Q12: What is the release cycle of Aliyun Kubernetes and these developed suites?

A12: Support for K8s major version is to update a stable version every six months. Bugfixes and security fixes will be made from time to time.

Q13: Ask whether the commercial stable version of edge version ACK@Edge has been released and whether relevant users are using it

A13: ACK@Edge can be used in the production environment. Currently, it has been used by users in online education, video, IoT, CDN and other fields and industries. The commercial version is expected to be launched before June 2020.

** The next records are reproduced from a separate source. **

### src/rtl/ga22_sprite_line_fetch.sv
// Per-scanline sprite walker: attribute scan, one ROM row fetch per 16-px column, paced draw strobes.
// Draw writes are >= 8 clks apart; rom_req waits on rom_ack. GA22_SPRITE_LIMIT_EN caps sprites per line.
module ga22_sprite_line_fetch #(
    parameter int NUM_SPRITES          = 256,
    parameter int MAX_SPRITES_PER_LINE = 32
) (
    input  logic        clk,
    input  logic        reset,
    input  logic        start,
    input  logic [8:0]  line,
    output logic        busy,
    output logic        done,
    output logic [11:0] obj_addr,
    input  logic [15:0] obj_data,
    output logic [19:0] rom_addr,
    output logic        rom_req,
    input  logic        rom_ack,
    input  logic [63:0] rom_data,
    output logic [63:0] bits,
    output logic [6:0]  color,
    output logic        prio,
    output logic [9:0]  pos,
    output logic        we
);
    typedef enum logic [2:0] {
        S_IDLE, S_ATTR, S_CHECK, S_FETCH, S_WAIT, S_EMIT, S_NEXT, S_DONE
    } state_t;

    state_t      state, state_nxt;
    logic [8:0]  line_q;
    logic [9:0]  idx;
    logic [2:0]  widx;
    logic [8:0]  spr_y;
    logic [1:0]  spr_h, spr_w;
    logic [15:0] code;
    logic [6:0]  color_q;
    logic        prio_q, flipx, flipy;
    logic [9:0]  x_q;
    logic [6:0]  row_q;
    logic [1:0]  col;
    logic [2:0]  gap;
    logic        restart_pend;
    logic [63:0] data_q;
    logic        walk_reset, fetch_go, emit_go, cap_hit;

    logic [8:0]  rel;
    logic [7:0]  height;
    logic        visible;
    logic [6:0]  row_c;
    logic [1:0]  cols_m1, col_eff;
    logic [15:0] tile;
    logic        last_idx, last_col;

    assign rel      = line_q - spr_y;
    assign height   = 8'd16 << spr_h;
    assign visible  = rel < {1'b0, height};
    // 7-bit wrap makes height-1-rel correct even for height=128
    assign row_c    = flipy ? (height[6:0] - 7'd1 - rel[6:0]) : rel[6:0];
    assign cols_m1  = (spr_w == 2'd0) ? 2'd0 : (spr_w == 2'd1) ? 2'd1 : 2'd3;
    assign col_eff  = flipx ? (cols_m1 - col) : col;
    assign tile     = code + {13'd0, row_q[6:4]} + {11'd0, col_eff, 3'b000};
    assign last_idx = (idx == 10'(NUM_SPRITES - 1));
    assign last_col = (col == cols_m1);

`ifdef GA22_SPRITE_LIMIT_EN
    logic [10:0] vis_cnt;
    assign cap_hit = (vis_cnt == 11'(MAX_SPRITES_PER_LINE - 1));
`else
    assign cap_hit = 1'b0;
`endif

    function automatic logic [63:0] plane_rev(input logic [63:0] d);
        for (int p = 0; p < 4; p++)
            for (int i = 0; i < 16; i++)
                plane_rev[p*16+i] = d[p*16+15-i];
    endfunction

    always_ff @(posedge clk) begin
        if (reset) state <= S_IDLE;
        else       state <= state_nxt;
    end

    always_comb begin
        state_nxt  = state;
        busy       = 1'b1;
        done       = 1'b0;
        obj_addr   = 12'd0;
        walk_reset = 1'b0;
        fetch_go   = 1'b0;
        emit_go    = 1'b0;
        case (state)
            S_IDLE: begin
                busy = 1'b0;
                if (start) begin state_nxt = S_ATTR; walk_reset = 1'b1; end
            end
            S_ATTR: begin
                if (widx < 3'd4) obj_addr = {idx, widx[1:0]};
                if (start)              begin state_nxt = S_ATTR; walk_reset = 1'b1; end
                else if (widx == 3'd4)  state_nxt = S_CHECK;
            end
            S_CHECK: begin
                if (start)        begin state_nxt = S_ATTR; walk_reset = 1'b1; end
                else if (visible) state_nxt = S_FETCH;
                else              state_nxt = S_NEXT;
            end
            S_FETCH: begin
                if (start) begin state_nxt = S_ATTR; walk_reset = 1'b1; end
                else       begin state_nxt = S_WAIT; fetch_go = 1'b1; end
            end
            S_WAIT: begin
                // an in-flight ROM read always completes; a pending restart drops its data
                if (rom_ack) begin
                    if (start || restart_pend) begin state_nxt = S_ATTR; walk_reset = 1'b1; end
                    else                       state_nxt = S_EMIT;
                end
            end
            S_EMIT: begin
                if (start) begin
                    state_nxt  = S_ATTR;
                    walk_reset = 1'b1;
                end else if (gap == 3'd0) begin
                    emit_go = 1'b1;
                    if (!last_col)    state_nxt = S_FETCH;
                    else if (cap_hit) state_nxt = S_DONE;
                    else              state_nxt = S_NEXT;
                end
            end
            S_NEXT: begin
                if (start)         begin state_nxt = S_ATTR; walk_reset = 1'b1; end
                else if (last_idx) state_nxt = S_DONE;
                else               state_nxt = S_ATTR;
            end
            S_DONE: begin
                busy = 1'b0;
                done = 1'b1;
                if (start) begin state_nxt = S_ATTR; walk_reset = 1'b1; end
                else       state_nxt = S_IDLE;
            end
            default: state_nxt = S_IDLE;
        endcase
    end

    always_ff @(posedge clk) begin
        if (reset) begin
            line_q <= '0; idx <= '0; widx <= '0; spr_y <= '0; spr_h <= '0; spr_w <= '0;
            code <= '0; color_q <= '0; prio_q <= 1'b0; flipx <= 1'b0; flipy <= 1'b0;
            x_q <= '0; row_q <= '0; col <= '0; gap <= '0; restart_pend <= 1'b0;
            data_q <= '0; rom_addr <= '0; rom_req <= 1'b0;
            bits <= '0; color <= '0; prio <= 1'b0; pos <= '0; we <= 1'b0;
`ifdef GA22_SPRITE_LIMIT_EN
            vis_cnt <= '0;
`endif
        end else begin
            we    <= 1'b0;
            bits  <= '0;
            color <= '0;
            prio  <= 1'b0;
            pos   <= '0;
            if (gap != 3'd0) gap <= gap - 3'd1;
            if (start) line_q <= line;
            if (start && state == S_WAIT && !rom_ack) restart_pend <= 1'b1;
            case (state)
                S_ATTR: begin
                    widx <= widx + 3'd1;
                    case (widx)
                        3'd1: begin
                            spr_y <= obj_data[8:0];
                            spr_h <= obj_data[10:9];
                            spr_w <= obj_data[12:11];
                        end
                        3'd2: code <= obj_data;
                        3'd3: begin
                            color_q <= obj_data[6:0];
                            prio_q  <= obj_data[7];
                            flipx   <= obj_data[8];
                            flipy   <= obj_data[9];
                        end
                        3'd4: x_q <= obj_data[9:0];
                        default: ;
                    endcase
                end
                S_CHECK: begin
                    row_q <= row_c;
                    col   <= 2'd0;
                end
                S_FETCH: if (fetch_go) begin
                    rom_req  <= 1'b1;
                    rom_addr <= {tile, row_q[3:0]};
                end
                S_WAIT: if (rom_ack) begin
                    rom_req <= 1'b0;
                    data_q  <= rom_data;
                end
                S_EMIT: if (emit_go) begin
                    we    <= 1'b1;
                    bits  <= flipx ? plane_rev(data_q) : data_q;
                    color <= color_q;
                    prio  <= prio_q;
                    pos   <= x_q + {4'd0, col, 4'd0};
                    gap   <= 3'd7;
                    col   <= col + 2'd1;
`ifdef GA22_SPRITE_LIMIT_EN
                    if (last_col) vis_cnt <= vis_cnt + 11'd1;
`endif
                end
                S_NEXT: if (!last_idx) begin
                    idx  <= idx + 10'd1;
                    widx <= 3'd0;
                end
                default: ;
            endcase
            if (walk_reset) begin
                idx          <= '0;
                widx         <= '0;
                restart_pend <= 1'b0;
`ifdef GA22_SPRITE_LIMIT_EN
                vis_cnt      <= '0;
`endif
            end
        end
    end
endmodule

### config.mk
export PLATFORM = sky130hd
export DESIGN_NAME = ga22_sprite_line_fetch
export DESIGN_NICKNAME = d
export VERILOG_FILES = /design/src/rtl/ga22_sprite_line_fetch.sv
export SDC_FILE = /design/constraint.sdc
export NUM_CORES = 1
export LEC_CHECK = 0
export CAP_MARGIN = 25
export CORE_MARGIN = 8
export CORE_UTILIZATION = 46
export DETAILED_ROUTE_END_ITERATION = 10
export PLACE_DENSITY = 0.77
export SLEW_MARGIN = 25
export SYNTH_ARGS = -nofsm -noshare
export SYNTH_HDL_FRONTEND = slang
export SYNTH_SLANG_ARGS = --single-unit
### constraint.sdc
create_clock -name clk -period 2.6 [get_ports clk]
set_clock_uncertainty 0.1 [all_clocks]
set_input_delay 0.39 -clock clk [delete_from_list [all_inputs] [get_ports clk]]
set_output_delay 0.39 -clock clk [all_outputs]
set_load 0.05 [all_outputs]
* Word-level counts from Yosys, hierarchy flattened
Cells that the tools add are included.
** Operators by class
- Reduce and logical (&&, ||, !) cells :: 27
- Mux-type cells :: 44
- Magnitude comparators :: 2
- Equal/unequal tests :: 21
- Add/sub/neg operators :: 11
- Bitwise operators :: 3
- Shift-type cells :: 1
** Operators with widths (number)
- 64-bit 2-to-1 mux :: 1
- 3-bit 2-to-1 mux :: 17
- 12-bit 2-to-1 mux :: 2
- 3-bit one-hot mux with 8 select lines :: 1
- 2-bit AND reduction :: 9
- 16-bit by 3-bit adder with 16-bit output :: 1
- 16-bit by 5-bit adder with 16-bit output :: 1
- 3-bit equality test, second input constant :: 5
- 1-bit 2-to-1 mux :: 14
- 3-bit by 2-bit equality test with 1-bit output, second input constant :: 4
- 10-bit by 1-bit adder with 10-bit output, second input constant :: 1
- 10-bit by 6-bit adder with 10-bit output :: 1
- 10-bit by 8-bit equality test with 1-bit output, second input constant :: 1
- 2-bit != test, second input constant :: 5
- 9-bit by 8-bit < comparator with 1-bit output :: 1
- 9-bit subtractor :: 1
- 2-bit 2-to-1 mux :: 4
- 5-bit by 2-bit << shifter with 8-bit output, first input constant :: 1
- 7-bit 2-to-1 mux :: 1
- 7-bit OR reduction :: 1
- 7-bit by 1-bit subtractor with 7-bit output, second input constant :: 1
- 7-bit subtractor :: 1
- 3-bit by 1-bit equality test with 1-bit output, second input constant :: 2
- 3-bit zero test :: 2
- other kinds (22) :: 31
** Storage, ports and cells
- Word-level logic and storage cells :: 134
- Bits in registers :: 255
- Output and inout bits :: 118
- Input port bits :: 93

* Longest topological paths before layout
- Depth after elaboration :: 8
- Mapped depth :: 14
- Depth with buffers taken out :: 14

* Worst setup path after synthesis
No wires, ideal clock.
- Kind :: register to register
- From :: register line_q[0]
- To :: register row_q[6]
- Library setup time :: 0.133 ns
- Cell stages (with the launch flop) :: 13
- Setup slack :: -0.193 ns
- Clock period less this slack :: 2.793 ns
- Data required time :: 2.367 ns
- Arrival :: 2.560 ns
- Path buffers :: 0
- Path through :: dfxtp_1 > inv_1 > ha_1 > inv_1 > fa_1 > a211oi_1 > o21bai_1 > a21oi_1 > xnor2_1 > ha_1 > or4b_1 > o32ai_1 > nor4_2
** On the way
- Cells in the longest elaborated chain, start to end :: 3
** Ends and longest elaborated chain
- start, declared :: RTL line 30 : logic [8:0] line_q;
- start signal, assigned :: RTL line 160 : if (start) line_q <= line;
- 9-bit subtractor (*) :: RTL line 54 : assign rel = line_q - spr_y;
- 7-bit subtractor :: RTL line 58 : assign row_c = flipy ? (height[6:0] - 7'd1 - rel[6:0]) : rel[6:0];
- 7-bit 2-to-1 mux (*) :: RTL line 58
- end signal, assigned :: RTL line 183 : row_q <= row_c;
- end, declared :: RTL line 39 : logic [6:0] row_q;
Mark *: on every way between the ends. The rest lies on a longest branch, timed or not.
A chain may end at the register's enable or synchronous reset.

* Final worst setup path
Ends and elaborated chain as after synthesis.

==> summary.md <==
| Metric | Value |
|---|---|
| Status | `finished with violations` |
| Failing checks | `setup timing` |
| Starting Density | `a little under half` |
| Pre-antenna DRT Iters | `4` |
| Port bufs | `210` |
| Height of the die | `166 um` |
| DP Area | `13000 um2` |
| Final WS setup | `-0.175 ns` |
| Clock Latency Late Sink | `0.54 ns` |
| Pwr dens | `between 600 and 700 nW/um2` |
| DRT Wirelength | `27.3 mm` |
| Tcrit/Tclk final | `107%` |
| RSZ-0062 raised after global routing | `true` |
| Main flop type after synthesis | `dfxtp_1` |
| Clock Root Buffer | `clkbuf_16` |
| Critical path class | `flip-flop to flip-flop` |
| Unique masters post-synth | `61` |
| Core ar. | `about 22000 um2` |
| Max clock buf depth | `3` |
| Synth Warn # | `0` |
| Actual slew at the worst max-slew pin | `0.703 ns` |
| Crit path max fanout | `3` |
| Layout cell share with drive strength beyond 1 | `9.50%` |
| Max-cap viol count | `0` |
| Post-detail-place hpwl | `19.0 mm` |
| GP Congestion | `between 0.8 and 0.9` |
| Worst vdd ir | `0.000536 V` |
| CP Capture Type | `flip-flop` |
| Register area share after synthesis | `49.2%` |
| Fillers | `1857` |
| Area Overhead vs Synth | `34.6%` |
| Vias in the first global route | `8588` |
| CTS tree | `yes` |
| Antenna viol nets, final | `0` |
| Ys async rst share | `0%` |
| Die area | `27600 um2` |
| Syn_area_per_cell | `8.59 um2` |
| Sink Count | `255` |
| Leakage power | `4.80 nW` |
| Grt ovf | `0` |
| Fmax | `360 MHz` |
| Htree depth | `1` |
| Final net count | `1535` |
| Final Critical Period | `between 2 and 3 ns` |
| Worst Hold Slack | `0.195 ns` |
| Fin. max-slew vios | `0` |
| Hold/Removal Path Class | `input port to flip-flop` |
| Worst EP required | `2.91 ns` |
| Post-Syn Area | `10400 um2` |
| Final hold vios | `0` |
| Seq. cell area | `slightly above 5000 um2` |
| Relative slew slack | `around 53%` |
| Post-CTS Hold Buffers | `0` |
| Inserted Diodes | `0` |
| # IOs | `211` |
| Fin area | `14000 um2` |
| Synth Net Count | `around 1.3k` |
| DR WL/cell | `15.9 um` |
| CP max stage cell | `or4b_1` |
| CP peak stage delay | `0.52 ns` |
| Synth Instances | `1209` |
| Vias per cell | `5.17` |
| Count of flip-flops with a built-in enable after synthesis | `0` |
| Worst-path cell chain | `inv_2, ha_4, inv_2, fa_2, a211oi_2, o21bai_1, a21oi_1, xnor2_1, ha_1, or4b_1, o32ai_2, nor4_2` |
| Multi-input logic area | `4930 um2` |
| Clock-pin slew on the worst setup and hold paths | `0.06 ns` |
| Clock buffer count from CTS | `27` |
| Via Count | `8871` |
| Final-report setup violation count | `3` |
| DRC | `0` |
| GRT Total Usage | `about a fifth` |
| FF+latch count, synth | `255` |
| First-pass GRT wire length | `44.1 mm` |
| Chip width | `166 um` |
| Most Frequent Cell on Critical Path | `inv_2` |
| Pin count of the biggest net entering global routing | `118` |
| Row count | `55` |
| Initial antenna violation count | `0` |
| Initial DRC count | `493` |
| Crit path DAT | `3.08 ns` |
| Nature of the critical path startpoint | `flip-flop` |
## cells in the mapped netlist (3+ instances only)
| master | n | area, um2 |
|---|---|---|
| nand2_1 | 264 | 991 |
| dfxtp_1 | 255 | 5100 |
| a21oi_1 | 149 | 746 |
| nor2_1 | 123 | 462 |
| mux2i_1 | 75 | 751 |
| clkbuf_1 | 44 | 165 |
| inv_1 | 30 | 113 |
| ha_1 | 29 | 363 |
| buf_2 | 27 | 135 |
| xnor2_1 | 22 | 193 |
| o21ai_0 | 20 | 100 |
| nor3_1 | 17 | 85.1 |
| and2_1 | 16 | 100 |
| xor2_1 | 15 | 131 |
| and3_1 | 14 | 87.6 |
| a211oi_1 | 12 | 90.1 |
| nand3_1 | 11 | 55.1 |
| nand2b_1 | 8 | 50.1 |
| nor2b_1 | 6 | 37.5 |
| a21o_1 | 5 | 37.5 |
| nor3b_1 | 5 | 37.5 |
| o211ai_1 | 5 | 37.5 |
| or3_1 | 5 | 31.3 |
| nand4_1 | 4 | 25.0 |
| fa_1 | 3 | 60.1 |
| or2_2 | 3 | 18.8 |
## timing repair
action                                  4_1_cts  5_1_grt
endpoints found under the setup margin        7       13
gates cloned                                  0        0
buffers inserted                              2        2
gates resized for setup                       6        8
pin swaps                                    12       10
## registers in the layout (all words and copies together) (netlist names), 9 cells and up
signal	flops
bits	64
data_q	64
rom_addr	20
code	16
idx	10
pos	10
x_q	10
line_q	9
spr_y	9
## through the flow
step           worst slack, ns  util (%)  TNS (ns)  total power (W)  cells
2_1_floorplan          -0.0803         -   -0.0803          0.00454   1209
3_3_place_gp            -0.150      57.8    -0.277          0.00483   1662
3_5_place_dp            -0.174      57.8    -0.419          0.00486   1662
4_1_cts                 -0.181      62.1    -0.287          0.00884   1714
5_1_grt                 -0.289      62.3     -1.01          0.00912   1716
6_report                -0.175      62.3    -0.348          0.00880   1716
## worst max-delay path, delay by kind of cell (launching register included)
| family | cells | cell delay (ns) |
|---|---|---|
| AOI/OAI and AO/OA | 4 | 0.61 |
| xor gates and xnor gates | 1 | 0.16 |
| adders and majority gates | 3 | 0.78 |
| buffers and inverters | 2 | 0.10 |
| DFF | 1 | 0.32 |
| and+or+nand+nor | 2 | 0.57 |
## path summary, 6_finish.rpt
path         startpoint   endpoint  slack, ns  cells past startpoint
max           line_q[0]   row_q[6]      -0.17                     12
min               reset  data_q[8]       0.19                      2
max reg2reg   line_q[0]   row_q[6]      -0.17                     12
min reg2reg  color_q[1]   color[1]       0.35                      1
## cell type report
cell class                      count  share of cell area (%)
Inverter                           31                   0.832
Multi-Input combinational cell    848                    35.2
Timing Repair Buffer              247                    18.1
Tap cell                          285                    2.55
Clock buffer                       37                    5.60
Clock inverter                     13                    1.13
Sequential cell                   255                    36.6
## logic make-up after synthesis
group,synth area share (%)
compound gates,12.0
xor+xnor,3.12
buf+inv,4.30
mux,7.23
fa+ha+maj,4.07
simple gates,20.2
flops,49.2
## cell usage in the layout (no fill, tap or decap), types with 3 or more instances in the layout
cell type	Yosys	final
nand2_1	264	263
dfxtp_1	255	251
clkdlybuf4s50_1	0	195
a21oi_1	149	149
nor2_1	123	121
mux2i_1	75	75
buf_4	0	37
inv_1	30	28
ha_1	29	27
clkbuf_16	0	27
xnor2_1	22	22
o21ai_0	20	19
xor2_1	15	15
and2_1	16	15
buf_12	0	15
and3_1	14	14
nor3_1	17	12
nand3_1	11	10
a211oi_1	12	10
nand2b_1	8	7
clkbuf_8	0	7
nor2b_1	6	6
nor3_2	1	6
a21o_1	5	5
nor3b_1	5	5
o211ai_1	5	5
or3_1	5	5
clkinv_2	0	5
nand4_1	4	4
inv_2	1	3
or2_2	3	3
a211oi_2	2	3
clkbuf_1	44	3
bufinv_16	0	3
dfxtp_2	0	3
## report_power, final
| part | switching, W | leakage (nW) | internal (W) | total, W |
|---|---|---|---|---|
| Sequential | 0.0000535 | 2.06 | 0.00397 | 0.00403 |
| Combinational | 0.000414 | 2.27 | 0.000381 | 0.000795 |
| Clock | 0.00157 | 0.466 | 0.00241 | 0.00398 |
## metal layers
layer  part of all wire, %  vias up  wire [um]  global-route usage (%)
li1                      -     4407          -                       -
met1                    43     4158      11600                    22.8
met2                    49      259      13400                    34.0
met3                   6.1       47       1660                    3.97
met4                   2.3        0        631                    5.44
met5                     0        -          0                       0
Power figures use the tool's default switching activity.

Q14: Does the host WORKER node experience a cGroup memory leak that causes POD Cannot allocatie memory? If so, how to solve it?

A15: The cgroup driver used by the container service is the Systemd cgroup driver. This problem does not occur.

Q15: Are THE CPU memory resources of the POD isolated from the host? How is it isolated?

A15: This can be achieved by kubelet reserving resources for the host so that Pod resources are limited to the remaining resource space.

Q16: Aws has EckCTL, does Aliyun have the corresponding tool? Call ackctl?

A16: Refer to the documentation.

Q17: How does Ali Cloud support Windows containers?

A17: Windows 1809 is currently supported, 1903 is coming. Windows nodes can be added to Linux clusters.

Q18: Can a single open component be integrated into an existing K8s cluster?

A18: Yes. Existing K8s clusters fully meet the K8s Conformance test.

“Alibaba Cloud originators pay close attention to technical fields such as microservice, Serverless, container and Service Mesh, focus on cloud native popular technology trends and large-scale implementation of cloud native, and become the technical circle that knows most about cloud native developers.”